WHAT IS BEING ASKED — Send back the whole listing untouched.

***** RECORDS SUPPLIED *****

Setup of P:
Design AMBA_AXI_ram, start of the top module:
module AMBA_AXI_ram
#(
	parameter ID_WIDTH = 4,
	parameter ADDR_WIDTH = 8,
	parameter DATA_WIDTH = 16,
	parameter BRESP_WIDTH = 3,
	parameter WR_MEM_DELAY = 0,
	parameter RD_MEM_DELAY = 0
)
(
	clk,
	rst_n,
	s_axi_awvalid,
	s_axi_awready,
	s_axi_awid,
	s_axi_awaddr,
	s_axi_awlen,
	s_axi_awsize,
	s_axi_awburst, 							 
	s_axi_wvalid,
	s_axi_wready,
	s_axi_wdata,
	s_axi_wstrb, 
	s_axi_wlast,
	s_axi_bvalid,
	s_axi_bready,
	s_axi_bid,
	s_axi_bresp,
	s_axi_arvalid,
	s_axi_arready,
	s_axi_arid,
	s_axi_araddr,
	s_axi_arlen,
	s_axi_arsize,
	s_axi_arburst,
	s_axi_rvalid,
	s_axi_rready,
	s_axi_rid,
	s_axi_rdata,
	s_axi_rresp,
	s_axi_rlast
);
parameter STROBE_WIDTH = DATA_WIDTH/8;
parameter W_STATE_IDLE = 2'd0;
parameter W_STATE_BRUST = 2'd1;
parameter W_STATE_RESPON = 2'd2;
parameter R_STATE_IDLE = 1'd0;
parameter R_STATE_BRUST = 1'd1;
parameter MEM_ADDR_SIZE = ADDR_WIDTH - $clog2(STROBE_WIDTH);  
input 								clk, rst_n;
input 								s_axi_awvalid;
output reg 							s_axi_awready;
input [ID_WIDTH - 1 : 0] 			s_axi_awid;
input [ADDR_WIDTH - 1 : 0] 			s_axi_awaddr;
input [7:0] 						s_axi_awlen;
input [2:0] 						s_axi_awsize;
input [1:0] 						s_axi_awburst; 
input 								s_axi_wvalid;
output reg 							s_axi_wready;
input [DATA_WIDTH - 1 : 0] 			s_axi_wdata;
input [STROBE_WIDTH - 1 : 0]		s_axi_wstrb;
input 								s_axi_wlast;
output reg	 						s_axi_bvalid;
input 								s_axi_bready;
output [ID_WIDTH - 1 : 0] 			s_axi_bid;
output [BRESP_WIDTH - 1 : 0] 		s_axi_bresp;
input 								s_axi_arvalid;
output reg							s_axi_arready;
input [ID_WIDTH - 1 : 0] 			s_axi_arid;
input [ADDR_WIDTH - 1 : 0] 			s_axi_araddr;
input [7:0]							s_axi_arlen;
input [2:0]							s_axi_arsize;
input [1:0]							s_axi_arburst;
output reg							s_axi_rvalid;
  ...
==> flow/config.mk <==
export PLATFORM = sky130hd
export DESIGN_NAME = AMBA_AXI_ram
export DESIGN_NICKNAME = AMBA_AXI_ram
export VERILOG_FILES = /design/flow/design.v
export SDC_FILE = /design/flow/constraint.sdc
export NUM_CORES = 4
export LEC_CHECK = 0
export ABC_AREA = 1
export CAP_MARGIN = 20
export CORE_ASPECT_RATIO = 0.87
export CORE_MARGIN = 2
export CORE_UTILIZATION = 70
export CTS_CLUSTER_DIAMETER = 43
export CTS_CLUSTER_SIZE = 20
export MAX_ROUTING_LAYER = met5
export SETUP_SLACK_MARGIN = 1.0
export SLEW_MARGIN = 20
export TNS_END_PERCENT = 15
==> flow/constraint.sdc <==
create_clock -name core_clock -period 4.08 [get_ports {clk}]
set_input_delay 0.8160 -clock core_clock [delete_from_list [all_inputs] [get_ports {clk}]]
set_output_delay 0.8160 -clock core_clock [all_outputs]
set_load 0.01 [all_outputs]
run.sh (not shown) runs the stock make flow with config.mk's settings and CLKGATE_MAP_FILE=.
Inputs modified between P and Q:
- CORE_ASPECT_RATIO no longer set, was 0.87
- SETUP_SLACK_MARGIN no longer set, was 1.0
- MAX_ROUTING_LAYER no longer set, was met5
- CTS_CLUSTER_DIAMETER no longer set, was 43
- PLACE_DENSITY now 0.36, previously not set
- ABC_AREA no longer set, was 1
- TNS_END_PERCENT now 10, was 15
- CTS_CLUSTER_SIZE no longer set, was 20
- CORE_UTILIZATION now 66, was 70
- the clock period (ns, I/O delays scaled along) now 2.2, was 4.08
Synthesized cell count in Q vs P: down 40%. Q never completed, since it errored out during 5_1_grt. Taking P as the reference, in Q height of the chip increased about 10%; quantity of gates resized following cts increased about 250%. P ended up with simple AND/OR/NAND/NOR gates as its largest family of logic cells by area; Q ended up with multiplexers. Across both runs, area fraction in and, or, nand and nor cells after synthesis was lower for Q than for P.


Starting RTL as in the previous note.
export LEC_CHECK = 0
export CAP_MARGIN = 20
export CORE_MARGIN = 2
export CORE_UTILIZATION = 40
export SLEW_MARGIN = 20
create_clock -name core_clock -period 5.19 [get_ports {clk}]
==> next run, changes <==
Settings changed: ABC_AREA set to 0, CORE_UTILIZATION 40 to 49, GPL_ROUTABILITY_DRIVEN set to 0, GPL_TIMING_DRIVEN set to 0, PLACE_DENSITY_LB_ADDON set to 0.15.
Clock period 5.19 ns to 5.5 ns, I/O delays scaled along.
The changed run aborted during global routing (5_1_grt) with GRT-0116.
Synthesized cell count stays the same.
Synthesized area is unchanged.
Die size is lower by 18%.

*****

FINAL ANSWER —
Setup of P:
Design AMBA_AXI_ram, start of the top module:
module AMBA_AXI_ram
#(
	parameter ID_WIDTH = 4,
	parameter ADDR_WIDTH = 8,
	parameter DATA_WIDTH = 16,
	parameter BRESP_WIDTH = 3,
	parameter WR_MEM_DELAY = 0,
	parameter RD_MEM_DELAY = 0
)
(
	clk,
	rst_n,
	s_axi_awvalid,
	s_axi_awready,
	s_axi_awid,
	s_axi_awaddr,
	s_axi_awlen,
	s_axi_awsize,
	s_axi_awburst, 							 
	s_axi_wvalid,
	s_axi_wready,
	s_axi_wdata,
	s_axi_wstrb, 
	s_axi_wlast,
	s_axi_bvalid,
	s_axi_bready,
	s_axi_bid,
	s_axi_bresp,
	s_axi_arvalid,
	s_axi_arready,
	s_axi_arid,
	s_axi_araddr,
	s_axi_arlen,
	s_axi_arsize,
	s_axi_arburst,
	s_axi_rvalid,
	s_axi_rready,
	s_axi_rid,
	s_axi_rdata,
	s_axi_rresp,
	s_axi_rlast
);
parameter STROBE_WIDTH = DATA_WIDTH/8;
parameter W_STATE_IDLE = 2'd0;
parameter W_STATE_BRUST = 2'd1;
parameter W_STATE_RESPON = 2'd2;
parameter R_STATE_IDLE = 1'd0;
parameter R_STATE_BRUST = 1'd1;
parameter MEM_ADDR_SIZE = ADDR_WIDTH - $clog2(STROBE_WIDTH);  
input 								clk, rst_n;
input 								s_axi_awvalid;
output reg 							s_axi_awready;
input [ID_WIDTH - 1 : 0] 			s_axi_awid;
input [ADDR_WIDTH - 1 : 0] 			s_axi_awaddr;
input [7:0] 						s_axi_awlen;
input [2:0] 						s_axi_awsize;
input [1:0] 						s_axi_awburst; 
input 								s_axi_wvalid;
output reg 							s_axi_wready;
input [DATA_WIDTH - 1 : 0] 			s_axi_wdata;
input [STROBE_WIDTH - 1 : 0]		s_axi_wstrb;
input 								s_axi_wlast;
output reg	 						s_axi_bvalid;
input 								s_axi_bready;
output [ID_WIDTH - 1 : 0] 			s_axi_bid;
output [BRESP_WIDTH - 1 : 0] 		s_axi_bresp;
input 								s_axi_arvalid;
output reg							s_axi_arready;
input [ID_WIDTH - 1 : 0] 			s_axi_arid;
input [ADDR_WIDTH - 1 : 0] 			s_axi_araddr;
input [7:0]							s_axi_arlen;
input [2:0]							s_axi_arsize;
input [1:0]							s_axi_arburst;
output reg							s_axi_rvalid;
  ...
==> flow/config.mk <==
export PLATFORM = sky130hd
export DESIGN_NAME = AMBA_AXI_ram
export DESIGN_NICKNAME = AMBA_AXI_ram
export VERILOG_FILES = /design/flow/design.v
export SDC_FILE = /design/flow/constraint.sdc
export NUM_CORES = 4
export LEC_CHECK = 0
export ABC_AREA = 1
export CAP_MARGIN = 20
export CORE_ASPECT_RATIO = 0.87
export CORE_MARGIN = 2
export CORE_UTILIZATION = 70
export CTS_CLUSTER_DIAMETER = 43
export CTS_CLUSTER_SIZE = 20
export MAX_ROUTING_LAYER = met5
export SETUP_SLACK_MARGIN = 1.0
export SLEW_MARGIN = 20
export TNS_END_PERCENT = 15
==> flow/constraint.sdc <==
create_clock -name core_clock -period 4.08 [get_ports {clk}]
set_input_delay 0.8160 -clock core_clock [delete_from_list [all_inputs] [get_ports {clk}]]
set_output_delay 0.8160 -clock core_clock [all_outputs]
set_load 0.01 [all_outputs]
run.sh (not shown) runs the stock make flow with config.mk's settings and CLKGATE_MAP_FILE=.
Inputs modified between P and Q:
- CORE_ASPECT_RATIO no longer set, was 0.87
- SETUP_SLACK_MARGIN no longer set, was 1.0
- MAX_ROUTING_LAYER no longer set, was met5
- CTS_CLUSTER_DIAMETER no longer set, was 43
- PLACE_DENSITY now 0.36, previously not set
- ABC_AREA no longer set, was 1
- TNS_END_PERCENT now 10, was 15
- CTS_CLUSTER_SIZE no longer set, was 20
- CORE_UTILIZATION now 66, was 70
- the clock period (ns, I/O delays scaled along) now 2.2, was 4.08
Synthesized cell count in Q vs P: down 40%. Q never completed, since it errored out during 5_1_grt. Taking P as the reference, in Q height of the chip increased about 10%; quantity of gates resized following cts increased about 250%. P ended up with simple AND/OR/NAND/NOR gates as its largest family of logic cells by area; Q ended up with multiplexers. Across both runs, area fraction in and, or, nand and nor cells after synthesis was lower for Q than for P.


Starting RTL as in the previous note.
export LEC_CHECK = 0
export CAP_MARGIN = 20
export CORE_MARGIN = 2
export CORE_UTILIZATION = 40
export SLEW_MARGIN = 20
create_clock -name core_clock -period 5.19 [get_ports {clk}]
==> next run, changes <==
Settings changed: ABC_AREA set to 0, CORE_UTILIZATION 40 to 49, GPL_ROUTABILITY_DRIVEN set to 0, GPL_TIMING_DRIVEN set to 0, PLACE_DENSITY_LB_ADDON set to 0.15.
Clock period 5.19 ns to 5.5 ns, I/O delays scaled along.
The changed run aborted during global routing (5_1_grt) with GRT-0116.
Synthesized cell count stays the same.
Synthesized area is unchanged.
Die size is lower by 18%.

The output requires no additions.